If you’re also looking to convert PDFs to editable Word documents on your iPhone, check out our guide on how to convert PDF to Word on iPhone. And if you want a full-featured free PDF editor for your phone, our best free PDF editors guide covers mobile-friendly options.
Tips for Better JPG Output Quality
A few things I learned during testing that might save you time:
Resolution matters. If you’re converting for printing, make sure your tool outputs at 300 DPI minimum. The Shortcuts method lets you control this in the “Make Image from PDF Page” action settings. Most web converters default to 150 DPI, which looks fine on screen but fuzzy when printed.
JPEG quality vs file size. JPEG quality at 85-90% gives you nearly identical visual quality to 100% but at roughly half the file size. Only bump to 100% if you need pixel-perfect reproduction of fine text or detailed charts.
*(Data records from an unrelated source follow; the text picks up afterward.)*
File: src/rtl/afs_pkg.sv
package afs_pkg;
  typedef enum logic {SEQ_FOUR = 1'b0, SEQ_FIVE = 1'b1} seq_mode_e;
  localparam int MODE_BIT    = 7;
  localparam int INHIBIT_BIT = 6;
  localparam int STEP_W      = 3;
  typedef struct packed {
    logic qtr;
    logic half;
    logic irq;
  } step_evt_t;
endpackage

File: src/rtl/afs_step_timer.sv
module afs_step_timer #(
  parameter int STEP_CLKS = 7457
) (
  input  logic clk,
  input  logic rst,
  input  logic restart,
  output logic tick
);
  localparam int CNT_W = (STEP_CLKS > 2) ? $clog2(STEP_CLKS) : 1;
  localparam logic [CNT_W-1:0] LAST = CNT_W'(STEP_CLKS - 1);

  logic [CNT_W-1:0] cnt_q;

  assign tick = (cnt_q == LAST) && !restart;

  always_ff @(posedge clk) begin
    if (rst || restart || tick) cnt_q <= '0;
    else                        cnt_q <= cnt_q + 1'b1;
  end

  // independent gap counter used only by the spacing check
  int gap_q;
  always_ff @(posedge clk) begin
    if (rst || restart || tick) gap_q <= 0;
    else                        gap_q <= gap_q + 1;
  end

  assert_step_spacing_R5: assert property (@(posedge clk) disable iff (rst)
    tick |-> (gap_q == STEP_CLKS - 1));
  assert_tick_single_R5: assert property (@(posedge clk) disable iff (rst)
    tick |=> !tick);
endmodule

File: src/rtl/afs_restart_ctl.sv
module afs_restart_ctl (
  input  logic clk,
  input  logic rst,
  input  logic wr_en,
  output logic restart
);
  logic       phase_q;   // 0 when the coming edge is odd-numbered
  logic [1:0] dly_q;

  assign restart = (dly_q == 2'd1);

  always_ff @(posedge clk) begin
    if (rst) begin
      phase_q <= 1'b0;
      dly_q   <= 2'd0;
    end else begin
      phase_q <= ~phase_q;
      if (wr_en)              dly_q <= phase_q ? 2'd2 : 2'd3;
      else if (dly_q != 2'd0) dly_q <= dly_q - 2'd1;
    end
  end

  assert_restart_origin_R6: assert property (@(posedge clk) disable iff (rst)
    restart |-> (($past(wr_en, 2) && $past(phase_q, 2)) ||
                 ($past(wr_en, 3) && !$past(phase_q, 3))));
endmodule

File: src/rtl/afs_step_decoder.sv
module afs_step_decoder
  import afs_pkg::*;
(
  input  logic      clk,
  input  logic      rst,
  input  logic      tick,
  input  logic      restart,
  input  seq_mode_e mode,
  output step_evt_t evt
);
  logic [STEP_W-1:0] step_q;
  logic [STEP_W-1:0] last_idx;
  step_evt_t         pat;

  assign last_idx = (mode == SEQ_FIVE) ? STEP_W'(4) : STEP_W'(3);

  always_comb begin
    pat = '0;
    if (mode == SEQ_FOUR) begin
      pat.qtr  = 1'b1;
      pat.half = step_q[0];
      pat.irq  = (step_q == STEP_W'(3));
    end else begin
      pat.qtr  = (step_q != STEP_W'(4));
      pat.half = (step_q == STEP_W'(0)) || (step_q == STEP_W'(2));
      pat.irq  = 1'b0;
    end
    evt = tick ? pat : '0;
  end

  always_ff @(posedge clk) begin
    if (rst || restart)            step_q <= '0;
    else if (tick) begin
      if (step_q >= last_idx)      step_q <= '0;
      else                         step_q <= step_q + 1'b1;
    end
  end

  assert_no_irq_five_R4: assert property (@(posedge clk) disable iff (rst)
    (mode == SEQ_FIVE) |-> !evt.irq);
  assert_irq_on_tick_R3: assert property (@(posedge clk) disable iff (rst)
    evt.irq |-> (tick && evt.half && evt.qtr));
endmodule

File: src/rtl/afs_irq_flag.sv
module afs_irq_flag (
  input  logic clk,
  input  logic rst,
  input  logic set,
  input  logic clr_wr,
  input  logic ack,
  output logic flag
);
  always_ff @(posedge clk) begin
    if (rst)         flag <= 1'b0;
    else if (clr_wr) flag <= 1'b0;
    else if (set)    flag <= 1'b1;
    else if (ack)    flag <= 1'b0;
  end

  assert_irq_hold_R9: assert property (@(posedge clk) disable iff (rst)
    (flag && !ack && !clr_wr) |=> flag);
  assert_set_beats_ack_R10: assert property (@(posedge clk) disable iff (rst)
    (set && !clr_wr) |=> flag);
endmodule
<file path="src/rtl/loadpanel_pkg.sv">
package loadpanel_pkg;

    localparam int DATA_W = 8;

    typedef struct packed {
        logic s1;
        logic s2;
        logic s3;
    } btn_state_t;

    typedef struct packed {
        logic              rdv;
        logic [DATA_W-1:0] val;
    } disp_state_t;

endpackage

</file>
<file path="src/rtl/loadpanel_btn.sv">
module loadpanel_btn (
    input  logic clk,
    input  logic rst_n,
    input  logic btn_raw,
    output logic press
);
    import loadpanel_pkg::*;

    btn_state_t st_d, st_q;

    always_comb begin
        st_d    = st_q;
        st_d.s1 = btn_raw;
        st_d.s2 = st_q.s1;
        st_d.s3 = st_q.s2;
    end

    always_ff @(posedge clk or negedge rst_n) begin
        if (!rst_n) st_q <= '0;
        else        st_q <= st_d;
    end

    assign press = st_q.s2 & ~st_q.s3;


    one_pulse_chk: assert property (@(posedge clk) disable iff (!rst_n)
        press |=> !press);

endmodule

</file>
<file path="src/rtl/loadpanel_seq.sv">
module loadpanel_seq #(
    parameter int ADDR_W  = 16,
    parameter bit MIN_MEM = 1'b0
) (
    input  logic              clk,
    input  logic              rst_n,
    input  logic              load_mode,
    input  logic              mem_protect,
    input  logic              press,
    input  logic [7:0]        sw_data,
    output logic [ADDR_W-1:0] mem_addr,
    output logic              mem_rd,
    output logic              mem_wr,
    output logic [7:0]        mem_wdata
);
    localparam int LOW_W = 8;
    localparam logic [ADDR_W-1:0] ONE = ADDR_W'(1);

    typedef struct packed {
        logic [ADDR_W-1:0] ptr;
    } seq_state_t;

    seq_state_t st_d, st_q;
    logic              dma;
    logic [ADDR_W-1:0] raw_addr;

    always_comb begin
        st_d     = st_q;
        dma      = load_mode & press;
        raw_addr = dma ? st_q.ptr : (st_q.ptr - ONE);
        if (!load_mode)
            st_d.ptr = '0;
        else if (dma)
            st_d.ptr = st_q.ptr + ONE;
    end

    always_ff @(posedge clk or negedge rst_n) begin
        if (!rst_n) st_q <= '0;
        else        st_q <= st_d;
    end

    generate
        if (MIN_MEM && (ADDR_W > LOW_W)) begin : g_min
            assign mem_addr = {{(ADDR_W-LOW_W){1'b0}}, raw_addr[LOW_W-1:0]};
        end else begin : g_full
            assign mem_addr = raw_addr;
        end
    endgenerate

    assign mem_rd    = load_mode & ~press;
    assign mem_wr    = dma & ~mem_protect;
    assign mem_wdata = sw_data;


    bus_exclusive_chk: assert property (@(posedge clk) disable iff (!rst_n)
        mem_rd |-> !mem_wr);

    ptr_step_chk: assert property (@(posedge clk) disable iff (!rst_n)
        (load_mode && press) |=> st_q.ptr == $past(st_q.ptr) + ONE);

    protect_no_write_chk: assert property (@(posedge clk) disable iff (!rst_n)
        mem_protect |-> !mem_wr);

    ptr_clear_chk: assert property (@(posedge clk) disable iff (!rst_n)
        !load_mode |=> st_q.ptr == '0);

endmodule

</file>
<file path="src/rtl/loadpanel_disp.sv">
module loadpanel_disp (
    input  logic       clk,
    input  logic       rst_n,
    input  logic       rd_issued,
    input  logic [7:0] rdata,
    output logic [7:0] disp
);
    import loadpanel_pkg::*;

    disp_state_t st_d, st_q;

    always_comb begin
        st_d     = st_q;
        st_d.rdv = rd_issued;
        if (st_q.rdv)
            st_d.val = rdata;
    end

    always_ff @(posedge clk or negedge rst_n) begin
        if (!rst_n) st_q <= '0;
        else        st_q <= st_d;
    end

    assign disp = st_q.val;


    disp_from_read_chk: assert property (@(posedge clk) disable iff (!rst_n)
        (st_q.val != $past(st_q.val)) |-> $past(st_q.rdv));

endmodule

</file>
<file path="src/rtl/loadpanel_dma.sv">
module loadpanel_dma #(
    parameter int ADDR_W  = 16,
    parameter bit MIN_MEM = 1'b0
) (
    input  logic              clk,
    input  logic              rst_n,
    input  logic              load_mode,
    input  logic              mem_protect,
    input  logic              btn_in,
    input  logic [7:0]        sw_data,
    output logic [ADDR_W-1:0] mem_addr,
    output logic              mem_rd,
    output logic              mem_wr,
    output logic [7:0]        mem_wdata,
    input  logic [7:0]        mem_rdata,
    output logic [7:0]        disp
);
    logic press;

    loadpanel_btn u_btn (
        .clk     (clk),
        .rst_n   (rst_n),
        .btn_raw (btn_in),
        .press   (press)
    );

    loadpanel_seq #(.ADDR_W(ADDR_W), .MIN_MEM(MIN_MEM)) u_seq (
        .clk         (clk),
        .rst_n       (rst_n),
        .load_mode   (load_mode),
        .mem_protect (mem_protect),
        .press       (press),
        .sw_data     (sw_data),
        .mem_addr    (mem_addr),
        .mem_rd      (mem_rd),
        .mem_wr      (mem_wr),
        .mem_wdata   (mem_wdata)
    );

    loadpanel_disp u_disp (
        .clk       (clk),
        .rst_n     (rst_n),
        .rd_issued (mem_rd),
        .rdata     (mem_rdata),
        .disp      (disp)
    );


    idle_bus_chk: assert property (@(posedge clk) disable iff (!rst_n)
        !load_mode |-> (!mem_rd && !mem_wr));

endmodule

</file>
Scanned PDFs produce large JPGs. A scanned document is already essentially an image wrapped in a PDF container. Converting it to JPG won’t improve quality – you’re just changing the wrapper. If the scan looks bad as a PDF, it’ll look bad as a JPG too.
Color space issues. Some PDFs use CMYK color (designed for print). When these convert to JPG (which is RGB), colors can shift slightly. Blues might look a bit more purple, reds a bit more orange. Nothing dramatic for casual use, but worth knowing if color accuracy matters for your purpose.
Frequently Asked Questions
Can I convert PDF to JPG on iPhone without an app?
Yes. Two ways: use the built-in iOS Shortcuts app to create a one-tap converter (free, offline, no limits), or open Safari and use a web-based converter like PDF2JPG.net or CloudConvert. The Shortcuts method is better because it works offline and keeps your files on your device.
What is the best free PDF to JPG converter for iPhone?
The iOS Shortcuts method is the best truly free option – no limits, no ads, works offline. For a dedicated app, iLovePDF offers 25 pages per conversion on its free tier with high quality output at 300 DPI.
How do I convert a multi-page PDF to separate JPG images on iPhone?
Create an iOS Shortcut with these actions: Get File, Make Image from PDF Page, Convert Image (to JPEG), Save to Photo Album. Each PDF page saves as a separate JPG in your camera roll. The iLovePDF and Smallpdf apps also handle multi-page conversion automatically.
Is it safe to use online PDF to JPG converters on iPhone?
Most reputable converters (CloudConvert, iLovePDF, Smallpdf) delete your files within 1-2 hours. But your PDF does get uploaded to their servers during processing. For sensitive documents like financial records, tax forms, or contracts, use the offline Shortcuts method instead.
Will converting PDF to JPG reduce the quality?
It depends on your settings. At 300 DPI and 90%+ JPEG quality, the difference from the original PDF is negligible for most documents. Lower DPI (150 or below) will produce visibly blurrier text when printed. For screen viewing and social media sharing, even 150 DPI looks fine.